コードを読んでみました、なるほどちゃんと考えてありますね、
#PDP Endian には未対応みたい(<誰も使ってないって) ;-p

ご> >全順序集合ではない事や、1.0 / 0.0 → Infinity など
ご> >IEEE754 って『数学』と言う見方でみると、かなり
ご> > ``???'' ではあるんですけど、実施の演算としての
ご> >実行を考えると、妥協の産物としてはうまく整合してると思います。
ご> 
ご> それには同意します。ただNaNの使い道がそれほど詳しく説明され
ご> てないのは惜しいと思います。いちおう、NaNのフォーマットに余
ご> 裕があるのはエラー追跡のためらしいんですけど、現状ではほとん
ご> ど使われてないですよね。

規格に NaNs って複数形で出ているのはそのためなんですよね。
#最初は Signaling と Quitet の2種類で NaNs だと思ってました ^^;;

ご> >ご> >どちらかと言うと、1.0 <=> NaN = NaN 説に傾きつつあります。
ご> >ご> >(1.0 - NaN = NaN からの類推、例外は発生しないと言う立場です)
ご> >ご> 
ご> >ご> うーむ、それはそれでよいなぁ。NaNも一応Numericだし。一票入れ
ご> >ご> ときます。
ご> >
ご> >ごとけんさんに賛同いただけると心強いです。
ご> 
ご> # てれてれ /(^^;;
ご> 
ご> ともかく、<=> はsortのためであるのでそこでそれなりの例外が出
ご> ればよいでしょうね。

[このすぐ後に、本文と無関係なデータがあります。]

This design comes from an exercise in tuning for small area and few clock cycles per item on the open sky130 flow, not from production work. The RTL was checked by simulation tests, not by an equivalence proof against the original design. Power and IR drop assume default switching activity.

==> design.v <==
`default_nettype none
package mem_pkg;
    typedef logic [127:0] mem_line_t;
    typedef logic [30:0] mem_addr_t;
    typedef logic [5:0] line_count_t;
endpackage
`default_nettype wire
`default_nettype none
package video_pkg;
    typedef logic [31:0] pixel_word_t;
    typedef logic [23:0] pixel_t;
    typedef logic [15:0] frame_count_t;
    typedef logic [3:0] reg_addr_t;
    localparam reg_addr_t REG_BASE   = 4'h0;
    localparam reg_addr_t REG_CTRL   = 4'h4;
    localparam reg_addr_t REG_STATUS = 4'h8;
    localparam reg_addr_t REG_FCOUNT = 4'hC;
endpackage
`default_nettype wire
`timescale 1ns/1ps
`default_nettype none
module feeder_regs (
    input  wire logic      cpu_clk_g,
    input  wire logic      rst,
    input  wire video_pkg::reg_addr_t awaddr,
    input  wire logic      awvalid,
    output logic           awready,
    input  wire logic [31:0] wdata,
    input  wire logic [3:0]  wstrb,
    input  wire logic      wvalid,
    output logic           wready,
    output logic [1:0]     bresp,
    output logic           bvalid,
    input  wire logic      bready,
    input  wire video_pkg::reg_addr_t araddr,
    input  wire logic      arvalid,
    output logic           arready,
    output logic [31:0]    rdata,
    output logic [1:0]     rresp,
    output logic           rvalid,
    input  wire logic      rready,
    input  wire logic      wrap_hold,
    input  wire logic      frame_wrap,
    output logic [31:0]    base_reg,
    output logic           scan_enable,
    output logic           irq
);
    logic         irq_en;
    logic         frame_done;
    video_pkg::frame_count_t frame_count;
    logic         wr_accept;
    logic         rd_accept;
    logic [1:0]   rsel;
    logic         rhit;
    assign wr_accept = awvalid & wvalid & ~bvalid;
    assign awready   = wr_accept;
    assign wready    = wr_accept;
    assign rd_accept = arvalid & ~rvalid & ~wrap_hold;
    assign arready   = rd_accept;
    assign bresp = 2'b00;
    assign rresp = 2'b00;
    assign irq = frame_done & irq_en;
    always_ff @(posedge cpu_clk_g) begin
        if (rst) begin
            base_reg    <= '0;
            scan_enable <= 1'b0;
            irq_en      <= 1'b0;
            frame_done  <= 1'b0;
            frame_count <= '0;
            bvalid      <= 1'b0;
            rvalid      <= 1'b0;
        end else begin
            if (wr_accept && awaddr == video_pkg::REG_BASE) begin
                for (int i = 0; i < 4; i++) begin
                    if (wstrb[i])
                        base_reg[8*i +: 8] <= wdata[8*i +: 8];
                end
            end
            if (wr_accept && awaddr == video_pkg::REG_CTRL && wstrb[0]) begin
                scan_enable <= wdata[0];
                irq_en      <= wdata[1];
            end
            if (frame_wrap)
                frame_done <= 1'b1;
            else if (wr_accept && awaddr == video_pkg::REG_STATUS && wstrb[0] && wdata[0])
                frame_done <= 1'b0;
            if (frame_wrap)
                frame_count <= frame_count + 1'b1;
            if (wr_accept)
                bvalid <= 1'b1;
            else if (bready)
                bvalid <= 1'b0;
            if (rd_accept)
                rvalid <= 1'b1;
            else if (rready)
                rvalid <= 1'b0;
        end
    end
    always_ff @(posedge cpu_clk_g) begin
        if (rd_accept) begin
            rsel <= araddr[3:2];
            rhit <= (araddr[1:0] == 2'b00);
        end
    end
    always_comb begin
        rdata = '0;
        if (rhit) begin
            case (rsel)
                2'd0: rdata = base_reg;
                2'd1: rdata = {30'b0, irq_en, scan_enable};
                2'd2: rdata = {31'b0, frame_done};
                default: rdata = {16'b0, frame_count};
            endcase
        end
    end
endmodule
`default_nettype wire
`timescale 1ns/1ps
`default_nettype none
module line_request_gen (
    input  wire logic        cpu_clk_g,
    input  wire logic        rst,
    input  wire logic        scan_enable,
    input  wire logic [30:0] frame_base,
    input  wire logic        req_ready,
    input  wire logic        line_pop,
    input  wire logic        rd_busy,
    output logic             req_valid,
    output logic [30:0]      req_addr,
    output logic             frame_wrap,
    output logic             wrap_hold
);
    localparam int N  = 3;
    localparam int UW = $clog2(N + 1);
    logic [4:0]  line;
    logic [30:0] active_base;
    logic [UW-1:0] used;
    logic        fire;
    logic        last;
    logic        room;
    logic        raise;
    assign fire       = req_valid & req_ready;
    assign last       = (line == 5'd31);
    assign frame_wrap = fire & last;
    assign wrap_hold  = req_valid & last;
    assign req_addr = {active_base[30:4] + 27'(line), active_base[3:0]};
    assign room  = (used != UW'(N)) | line_pop;
    logic req_pend;
    logic raise_c;
    generate
        if (1) begin : g_comb
            assign raise_c   = ~req_pend & scan_enable & room & ~(last & rd_busy);
            assign req_valid = req_pend | raise_c;
            assign raise     = raise_c;
        end else begin : g_reg
            assign raise_c   = ~req_valid & scan_enable & room & ~(last & rd_busy);
            assign req_valid = req_pend;
            assign raise     = raise_c;
        end
    endgenerate
    always_ff @(posedge cpu_clk_g) begin
        if (rst) begin
            req_pend    <= 1'b0;
            line        <= '0;
            active_base <= '0;
            used        <= '0;
        end else begin
            if (1)
                req_pend <= req_valid & ~req_ready;
            else if (raise)
                req_pend <= 1'b1;
            else if (req_ready)
                req_pend <= 1'b0;
            if (fire)
                line <= line + 1'b1;
            if (frame_wrap || (!scan_enable && !req_valid))
                active_base <= frame_base;
            if (raise && !line_pop)
                used <= used + 1'b1;
            else if (!raise && line_pop)
                used <= used - 1'b1;
        end
    end
endmodule
`default_nettype wire
`timescale 1ns/1ps
`default_nettype none
module line_unpacker (
    input  wire logic         cpu_clk_g,
    input  wire logic         rst,
    input  wire logic         rd_valid,
    input  wire logic [127:0] rd_data,
    input  wire logic         video_ready,
    output logic [23:0]       video,
    output logic              video_valid,
    output logic              line_pop
);
    localparam int N  = 3;
    localparam int PW = (N > 1) ? $clog2(N) : 1;
    localparam int FW = $clog2(N + 1);
    logic [95:0]   mem [N];
    logic [PW-1:0] wr_ptr;
    logic [PW-1:0] rd_ptr;
    logic [FW-1:0] filled;
    logic [1:0]    lane;
    logic [95:0]   head;
    logic          empty;
    logic          take;
    assign empty = (filled == '0);
    assign head  = mem[rd_ptr];
    generate
        if (1) begin : g_bypass
            assign video_valid = ~empty | rd_valid;
            assign video = empty ? rd_data[23:0] : head[24*lane +: 24];
        end else begin : g_store
            assign video_valid = ~empty;
            assign video = head[24*lane +: 24];
        end
    endgenerate
    assign take     = video_valid & video_ready;
    assign line_pop = take & (lane == 2'd3);
    always_ff @(posedge cpu_clk_g) begin
        if (rd_valid)
            mem[wr_ptr] <= {rd_data[119:96], rd_data[87:64], rd_data[55:32], rd_data[23:0]};
    end
    always_ff @(posedge cpu_clk_g) begin
        if (rst) begin
            wr_ptr <= '0;
            rd_ptr <= '0;
            filled <= '0;
            lane   <= '0;
        end else begin
            if (rd_valid)
                wr_ptr <= (wr_ptr == PW'(N - 1)) ? '0 : wr_ptr + 1'b1;
            if (line_pop)
                rd_ptr <= (rd_ptr == PW'(N - 1)) ? '0 : rd_ptr + 1'b1;
            if (take)
                lane <= lane + 1'b1;
            if (rd_valid && !line_pop)
                filled <= filled + 1'b1;
            else if (!rd_valid && line_pop)
                filled <= filled - 1'b1;
        end
    end
endmodule
`default_nettype wire
`timescale 1ns/1ps
`default_nettype none
module pixel_feeder (
    input  wire logic        cpu_clk_g,
    input  wire logic        rst,
    input  wire video_pkg::reg_addr_t   awaddr,
    input  wire logic        awvalid,
    output logic             awready,
    input  wire logic [31:0] wdata,
    input  wire logic [3:0]  wstrb,
    input  wire logic        wvalid,
    output logic             wready,
    output logic [1:0]       bresp,
    output logic             bvalid,
    input  wire logic        bready,
    input  wire video_pkg::reg_addr_t   araddr,
    input  wire logic        arvalid,
    output logic             arready,
    output logic [31:0]      rdata,
    output logic [1:0]       rresp,
    output logic             rvalid,
    input  wire logic        rready,
    output logic             req_valid,
    input  wire logic        req_ready,
    output mem_pkg::mem_addr_t        req_addr,
    input  wire logic        rd_valid,
    input  wire mem_pkg::mem_line_t   rd_data,
    output video_pkg::pixel_t           video,
    output logic             video_valid,
    input  wire logic        video_ready,
    output logic             irq
);
    logic [31:0] base_reg;
    logic        scan_enable;
    logic        frame_wrap;
    logic        wrap_hold;
    logic        line_pop;
    feeder_regs regs_i (
        .cpu_clk_g (cpu_clk_g),   .rst (rst),
        .awaddr (awaddr), .awvalid (awvalid), .awready (awready),
        .wdata (wdata), .wstrb (wstrb), .wvalid (wvalid), .wready (wready),
        .bresp (bresp), .bvalid (bvalid), .bready (bready),
        .araddr (araddr), .arvalid (arvalid), .arready (arready),
        .rdata (rdata), .rresp (rresp), .rvalid (rvalid), .rready (rready),
        .wrap_hold (wrap_hold), .frame_wrap (frame_wrap), .base_reg (base_reg),
        .scan_enable (scan_enable), .irq (irq)
    );
    line_request_gen req_gen_i (
        .cpu_clk_g (cpu_clk_g), .rst (rst),
        .scan_enable (scan_enable), .frame_base (base_reg[30:0]),
        .req_ready (req_ready), .line_pop (line_pop),
        .rd_busy (arvalid | rvalid),
        .req_valid (req_valid), .req_addr (req_addr),
        .frame_wrap (frame_wrap), .wrap_hold (wrap_hold)
    );
    line_unpacker unpacker_i (
        .cpu_clk_g (cpu_clk_g), .rst (rst),
        .rd_valid (rd_valid), .rd_data (rd_data),
        .video_ready (video_ready), .video (video),
        .video_valid (video_valid), .line_pop (line_pop)
    );
endmodule
`default_nettype wire
==> run.sh <==
#!/bin/bash
# synth_recipe.tcl (not shown) runs the flow's synth.tcl, then flattens the netlist and writes it again
# the make line also repeats each setting of config.mk as NAME=value (left out here)
make -C /OpenROAD-flow-scripts/flow DESIGN_CONFIG=/design/flow/config.mk WORK_HOME=/design/flow/orfs CLKGATE_MAP_FILE= SYNTH_SCRIPT=/design/flow/synth_recipe.tcl finish
==> config.mk <==
export PLATFORM = sky130hd
export DESIGN_NAME = pixel_feeder
export DESIGN_NICKNAME = pixel_feeder
export VERILOG_FILES = /design/flow/design.v
export SDC_FILE = /design/flow/constraint.sdc
export NUM_CORES = 4
export LEC_CHECK = 0
export CAP_MARGIN = 20
export CORE_MARGIN = 2
export CORE_UTILIZATION = 40
export SLEW_MARGIN = 20
==> constraint.sdc <==
create_clock -name core_clock -period 6.0 [get_ports {cpu_clk_g}]
set_input_delay 1.2000 -clock core_clock [delete_from_list [all_inputs] [get_ports {cpu_clk_g}]]
set_output_delay 1.2000 -clock core_clock [all_outputs]
set_load 0.01 [all_outputs]
==> run notes, run 1 <==
- Outcome: timing/DRC/antenna clean
- Die X: 206 um
- Post-Synthesis Cells: 1155
- Register area: 10800 sq um
- CTS sink count: 393
- Internal Power: 4.95 mW
- H-tree depth: 2
- Required time worst endpoint: 4.80 ns
- Final Hold Viols: 0
- Post-synth design cell area: 16300 sq um
- Setup TNS: 0 ns
- Final routed DRC violation total: 0
- Diodes inserted: 0
- Final Non-Filler Cells: 1958
- Initial DRC count: 661
- Cell Pwr Density: 304 nW/um^2
- Power Total: 6.32 mW
- CTS clk-pin slew, worst paths: 0.06 ns
- Worst slew margin: 26.8%
- Total gr overflow: 0
- Routed Antenna Nets: 0
- Core Rows: 74
- Multi-input logic area: 5200 sq um
- Clock power frac: 42.8%
- CP endpoint kind: output pin
- Share of post-route cells with drive strength above 1: 12.8%
- Worst-skew pair later-pin latency: 0.55 ns
- Peak VDD IR: 237 uV
- Leakage: 6.83 nW
- Setup repair bufs after CTS: 0
- RePlAce Congestion: 0.832
- Tot GR Track Use: 17.7%
- Die height: 206 um
- Final HPWL from detailed placement: 25000 um
- Largest register FFs: 288
- Vias in the first global route: 10100
- Worst Hold Class: reg -> reg
- Cts hold-fix bufs: 0
- Number of synthesized flops with an enable pin: 291
- Vias: 10200
- Crit Path Max Fanout: 5
- CTS buffer count: 43
- Asr flop ratio synth: 0%
- Largest net degree at the start of global routing: 98
- Initial antenna violation count: 4
- Post-CTS resize count: 0
- Ys Warns: 3
- Setup CP Type: reg -> out
- Clk Tree Root Cell: clkbuf_16
- Fill cells: 3470
- F_max: 208 MHz
- Setup violators final: 0
- Die Area: 42500 sq um
- Crit share post-route: 80.2%
- Post-synthesis sequential area ratio: 66.0%
- Layout Utilization: 51.3%
- DP Cell Count: 1878
- Synth Register Bits: 393
- WP data arrival: 3.61 ns
- Mean post-synth cell area: 14.2 sq um
- Switch Pwr: 1.38 mW
- Wire length per cell: 19.1 um
- TritonCTS clock tree: done
- Final count of pins violating max slew: 0
- Port buffer count: 244
- Boundary Pins: 281
- First-pass GRT wire length: 57600 um
- Min Hold Slack: 0.450 ns
- DRT Wirelength: 37400 um
- Tmin final: 4.81 ns
- Max cap viols: 0
- Initial Util: 40.3%
- DRT Pass-1 Iters: 5
- Ys flop type: edfxtp_1
- Sequential share of power: 48.7%
- Worst slew pin tran: 1.10 ns
- # nets final: 1585
- Placeable core area: 40600 sq um
- Area Overhead vs Synth: 27.3%
- Worst setup SP type: register
- Post-Route Skew: 0.0148 ns
- Clock Path Buffers: 3
- Synth cell types: 56
- Sw Share: 21.8%
- Unrepaired setup endpoints after global routing: no
- Vias per inst: 5.18
- Combinational share of power: 8.6%
-- path summary, 6_finish.rpt --
kind	startpoint	to	slack (ns)	cells after the start
setup reg to reg	unpacker_i.lane[0]	regs_i.frame_count[15]	3.08	7
hold / removal	regs_i.base_reg[31]	regs_i.base_reg[31]	0.45	2
setup / recovery	req_gen_i.line[0]	req_addr[28]	1.19	8
hold reg to reg	regs_i.base_reg[31]	regs_i.base_reg[31]	0.45	2
-- synth_stat cells, types with 2 or more instances --
| library cell | n | share of area (%) |
|---|---|---|
| nand3_1 | 47 | 1.4 |
| or4_1 | 3 | 0.14 |
| ha_1 | 11 | 0.84 |
| and3_1 | 24 | 0.92 |
| xnor2_1 | 21 | 1.1 |
| nor3b_1 | 4 | 0.18 |
| o211ai_1 | 4 | 0.18 |
| a21o_1 | 3 | 0.14 |
| and4_1 | 3 | 0.16 |
| a21oi_1 | 107 | 3.3 |
| o31ai_1 | 3 | 0.14 |
| xor2_1 | 22 | 1.2 |
| a211oi_1 | 8 | 0.37 |
| a22oi_1 | 14 | 0.64 |
| nand3b_1 | 2 | 0.092 |
| nor2_1 | 65 | 1.5 |
| or3_1 | 3 | 0.11 |
| buf_2 | 14 | 0.43 |
| clkbuf_1 | 42 | 0.96 |
| nor2b_1 | 15 | 0.57 |
| o21bai_1 | 2 | 0.092 |
| mux4_2 | 73 | 10 |
| a2111oi_2 | 2 | 0.18 |
| inv_1 | 11 | 0.25 |
| and2_1 | 6 | 0.23 |
| buf_4 | 11 | 0.51 |
| o21ai_0 | 31 | 0.95 |
| nand2_1 | 141 | 3.2 |
| nand4_1 | 6 | 0.23 |
| mux2i_1 | 29 | 1.8 |
| dfxtp_1 | 102 | 12 |
| edfxtp_1 | 291 | 53 |
| clkbuf_8 | 2 | 0.17 |
| buf_1 | 3 | 0.069 |
| buf_6 | 3 | 0.21 |
| nor3_1 | 7 | 0.21 |
-- layout make-up --
type                       instances  area share [%]
tap                              532            3.20
timing repair buffer             263            12.6
multi-input combinational        679            25.0
inverter                          11           0.198
sequential                       393            51.9
clock buffer                      51            5.52
clock inverter                    29            1.59
-- layout by cell type (no fill, tap or decap), types with 8 or more instances in the layout --
| cell type | synthesis | final |
|---|---|---|
| clkinv_1 | 0 | 8 |
| a211oi_1 | 8 | 8 |
| o21ai_0 | 31 | 31 |
| inv_1 | 11 | 11 |
| clkdlybuf4s50_1 | 0 | 243 |
| mux4_2 | 73 | 73 |
| xor2_1 | 22 | 22 |
| a22oi_1 | 14 | 14 |
| nand2_1 | 141 | 141 |
| clkinv_2 | 0 | 9 |
| and3_1 | 24 | 24 |
| xnor2_1 | 21 | 21 |
| dfxtp_1 | 102 | 98 |
| clkbuf_16 | 0 | 44 |
| nand3_1 | 47 | 47 |
| nor2_1 | 65 | 63 |
| ha_1 | 11 | 11 |
| edfxtp_1 | 291 | 291 |
| nor2b_1 | 15 | 15 |
| a21oi_1 | 107 | 107 |
| mux2i_1 | 29 | 29 |
| buf_4 | 11 | 16 |
-- logic make-up (layout without fill, tap and decap cells) --
kind of cell	count (synthesis)	in the layout	share of synthesized area [%]
buffers and inverters	86	354	2.59
XOR/XNOR	43	43	2.30
AND/OR/NAND/NOR	334	334	9.50
other	1	4	0.0229
AO/OA/AOI/OAI	184	184	6.83
multiplexers	102	102	11.8
flip-flops	393	393	66.0
adder cells (fa/ha/maj)	12	12	0.964
-- power by group through the flow --
stage / Sequential [mW] / Clock, mW / Combinational, mW
floorplan: 3.10 / 0 / 0.301
global placement: 3.13 / 0 / 0.547
detailed placement: 3.14 / 0 / 0.550
CTS: 3.08 / 2.77 / 0.553
global route: 3.09 / 2.88 / 0.592
finish: 3.08 / 2.70 / 0.543
-- metal layers --
metal / track usage [%] / vias up / wire length [um]
met1: 24.5 / 5000 / 16500
met2: 28.5 / 268 / 17900
li1: - / 4826 / -
met4: 4.46 / 6 / 655
met3: 3.75 / 51 / 2250
met5: 0 / - / 46
-- critical path, cell delays in order, from the launching register on --
cell and delay (ns):
dfxtp_1 0.41, ha_1 0.24, fa_1 0.26, a211oi_1 0.09, o21bai_1 0.45, nor3b_1 0.66
nand3_1 0.19, xnor2_1 0.21, clkdlybuf4s50_1 0.56
-- stage by stage --
step                      worst slack [ns]  area, sq um
after floorplan                      0.182        16400
after global placement                1.46        19300
after detailed placement              1.47        19300
after CTS                             1.11        20800
after global routing                 0.938        20800
final                                 1.19        20800
Testbench counts, summed over its fixed seeds: cycles 10,858, pixels 8,192.
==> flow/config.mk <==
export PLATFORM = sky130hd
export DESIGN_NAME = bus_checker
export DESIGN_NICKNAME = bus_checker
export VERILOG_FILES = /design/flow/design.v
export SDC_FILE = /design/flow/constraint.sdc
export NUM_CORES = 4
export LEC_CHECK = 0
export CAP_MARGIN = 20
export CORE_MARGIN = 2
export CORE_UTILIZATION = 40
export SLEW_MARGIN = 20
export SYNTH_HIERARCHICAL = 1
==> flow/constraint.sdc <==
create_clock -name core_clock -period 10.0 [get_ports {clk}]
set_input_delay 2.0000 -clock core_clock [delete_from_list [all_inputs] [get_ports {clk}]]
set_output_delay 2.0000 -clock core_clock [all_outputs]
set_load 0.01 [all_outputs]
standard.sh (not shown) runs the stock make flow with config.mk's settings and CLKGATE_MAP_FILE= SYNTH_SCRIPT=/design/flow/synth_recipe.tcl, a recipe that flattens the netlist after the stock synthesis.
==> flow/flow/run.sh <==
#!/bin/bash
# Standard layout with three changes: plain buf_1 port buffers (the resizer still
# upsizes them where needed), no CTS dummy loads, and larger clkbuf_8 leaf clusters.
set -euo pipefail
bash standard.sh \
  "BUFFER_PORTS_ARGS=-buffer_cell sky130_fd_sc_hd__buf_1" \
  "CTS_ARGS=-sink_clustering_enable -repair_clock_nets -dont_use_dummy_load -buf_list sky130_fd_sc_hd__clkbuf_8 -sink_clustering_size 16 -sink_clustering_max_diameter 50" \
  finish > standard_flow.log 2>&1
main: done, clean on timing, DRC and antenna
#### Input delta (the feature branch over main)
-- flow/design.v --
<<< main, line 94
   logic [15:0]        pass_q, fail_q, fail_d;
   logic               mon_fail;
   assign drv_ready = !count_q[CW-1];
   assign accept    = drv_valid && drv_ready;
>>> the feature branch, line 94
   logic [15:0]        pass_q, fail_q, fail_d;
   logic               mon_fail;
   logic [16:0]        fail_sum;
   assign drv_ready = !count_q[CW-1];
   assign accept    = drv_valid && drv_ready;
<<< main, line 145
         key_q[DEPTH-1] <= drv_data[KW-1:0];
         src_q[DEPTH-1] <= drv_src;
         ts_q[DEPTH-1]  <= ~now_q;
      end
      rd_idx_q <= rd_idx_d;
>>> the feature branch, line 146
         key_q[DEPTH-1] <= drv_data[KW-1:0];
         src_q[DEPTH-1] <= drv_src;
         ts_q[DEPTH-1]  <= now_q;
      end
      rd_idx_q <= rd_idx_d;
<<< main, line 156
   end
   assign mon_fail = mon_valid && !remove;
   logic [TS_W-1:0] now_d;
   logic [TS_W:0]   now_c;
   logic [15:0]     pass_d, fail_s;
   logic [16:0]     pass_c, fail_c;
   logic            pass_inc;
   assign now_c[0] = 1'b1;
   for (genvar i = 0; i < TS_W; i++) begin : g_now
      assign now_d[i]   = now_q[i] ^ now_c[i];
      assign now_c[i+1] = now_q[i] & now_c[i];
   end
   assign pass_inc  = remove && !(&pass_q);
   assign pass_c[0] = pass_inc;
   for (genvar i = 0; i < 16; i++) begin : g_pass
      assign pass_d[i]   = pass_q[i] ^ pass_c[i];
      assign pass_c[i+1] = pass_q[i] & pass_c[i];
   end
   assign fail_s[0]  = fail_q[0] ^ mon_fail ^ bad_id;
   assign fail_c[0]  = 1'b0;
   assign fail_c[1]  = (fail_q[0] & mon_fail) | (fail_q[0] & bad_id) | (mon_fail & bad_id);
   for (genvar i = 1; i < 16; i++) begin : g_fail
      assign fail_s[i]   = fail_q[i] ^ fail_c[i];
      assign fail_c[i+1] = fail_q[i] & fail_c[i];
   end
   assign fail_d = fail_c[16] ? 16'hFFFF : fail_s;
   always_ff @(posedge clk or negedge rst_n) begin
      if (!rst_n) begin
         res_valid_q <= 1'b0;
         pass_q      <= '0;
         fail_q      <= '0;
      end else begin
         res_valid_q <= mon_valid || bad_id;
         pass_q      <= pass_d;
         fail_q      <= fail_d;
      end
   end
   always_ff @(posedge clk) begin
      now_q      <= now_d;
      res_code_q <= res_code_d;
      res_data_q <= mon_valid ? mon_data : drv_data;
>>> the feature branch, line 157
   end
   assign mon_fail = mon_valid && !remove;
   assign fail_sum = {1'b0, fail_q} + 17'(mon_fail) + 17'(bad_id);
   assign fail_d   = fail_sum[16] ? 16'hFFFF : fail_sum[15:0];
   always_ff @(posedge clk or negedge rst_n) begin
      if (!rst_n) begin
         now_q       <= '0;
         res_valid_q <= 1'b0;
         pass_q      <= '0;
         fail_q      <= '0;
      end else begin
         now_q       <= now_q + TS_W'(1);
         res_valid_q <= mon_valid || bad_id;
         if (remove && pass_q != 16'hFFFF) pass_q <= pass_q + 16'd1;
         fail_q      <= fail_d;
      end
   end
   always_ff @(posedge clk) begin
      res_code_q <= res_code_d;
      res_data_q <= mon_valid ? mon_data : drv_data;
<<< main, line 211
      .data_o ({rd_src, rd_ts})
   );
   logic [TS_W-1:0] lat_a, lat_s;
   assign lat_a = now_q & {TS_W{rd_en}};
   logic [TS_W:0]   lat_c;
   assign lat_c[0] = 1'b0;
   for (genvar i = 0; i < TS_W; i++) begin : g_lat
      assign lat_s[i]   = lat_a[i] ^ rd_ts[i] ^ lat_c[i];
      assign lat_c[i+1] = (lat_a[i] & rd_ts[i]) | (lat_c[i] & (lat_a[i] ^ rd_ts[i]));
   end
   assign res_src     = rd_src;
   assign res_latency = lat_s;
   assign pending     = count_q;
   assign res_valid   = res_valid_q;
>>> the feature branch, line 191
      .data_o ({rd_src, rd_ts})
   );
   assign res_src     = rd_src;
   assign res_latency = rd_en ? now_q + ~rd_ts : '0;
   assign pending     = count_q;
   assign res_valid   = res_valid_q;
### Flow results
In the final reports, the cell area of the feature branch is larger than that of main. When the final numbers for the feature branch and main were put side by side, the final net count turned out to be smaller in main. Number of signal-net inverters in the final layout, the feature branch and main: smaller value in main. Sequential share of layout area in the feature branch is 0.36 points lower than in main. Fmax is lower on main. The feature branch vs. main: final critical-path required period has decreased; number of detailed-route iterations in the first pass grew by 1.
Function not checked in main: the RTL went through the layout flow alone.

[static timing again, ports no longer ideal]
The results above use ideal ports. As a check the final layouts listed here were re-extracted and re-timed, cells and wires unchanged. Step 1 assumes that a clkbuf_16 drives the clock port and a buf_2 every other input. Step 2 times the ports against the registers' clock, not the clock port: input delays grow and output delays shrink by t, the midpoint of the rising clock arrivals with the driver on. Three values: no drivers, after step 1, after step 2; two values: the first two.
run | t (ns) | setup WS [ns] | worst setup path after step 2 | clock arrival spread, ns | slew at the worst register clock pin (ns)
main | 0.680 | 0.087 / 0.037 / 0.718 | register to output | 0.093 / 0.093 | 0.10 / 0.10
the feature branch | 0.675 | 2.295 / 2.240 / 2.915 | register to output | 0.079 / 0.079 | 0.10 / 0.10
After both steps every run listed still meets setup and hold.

また、ほとんど全順序だけど、ちょびっとだ
ご> け全順序でないものに <=> を実装したい場合の手本にもなるでしょ
ご> うし。

<=> に関する奇妙な挙動として強いて言えば、 Inf <=> Inf があります。 
Inf - Inf は、NaN ですが Inf == Inf は、真 Inf <=> Inf は 0
#finite <=> NaN とは様子が違いますが、
#比較と減算は完全には対応しない実例として、あげられます。

こう言うと、 finite <=> NaN → NaN 論と整合しないようですが、、、
IEEE754 の例外のディフォルトの挙動は「なにもしない」なので、
Ruby では何もしないで NaN を返す様ことが妥当だと考えたわけです。

「全順序でないものに <=> を実装したい場合」の
『全順序でないもの』って Set (集合) の様な物を想定してますか?
とすると、、

Set a と Set b に置いて、
  a が b の部分集合 ⇒ a <=> b → -1
  b が a の部分集合 ⇒ a <=> b →  1
  a が b の部分集合でなく、b が a の部分集合でない ⇒ a <=> b → NaN 
でしょうか?(集合の比較に <=> は無理あり?)

と言った応用的な用途を考えると、.kind_of? Float な NaN よりも
nil や false が相応しくも思えます。

要するに finite <=> NaN の時(及び NaN <=> finete の時)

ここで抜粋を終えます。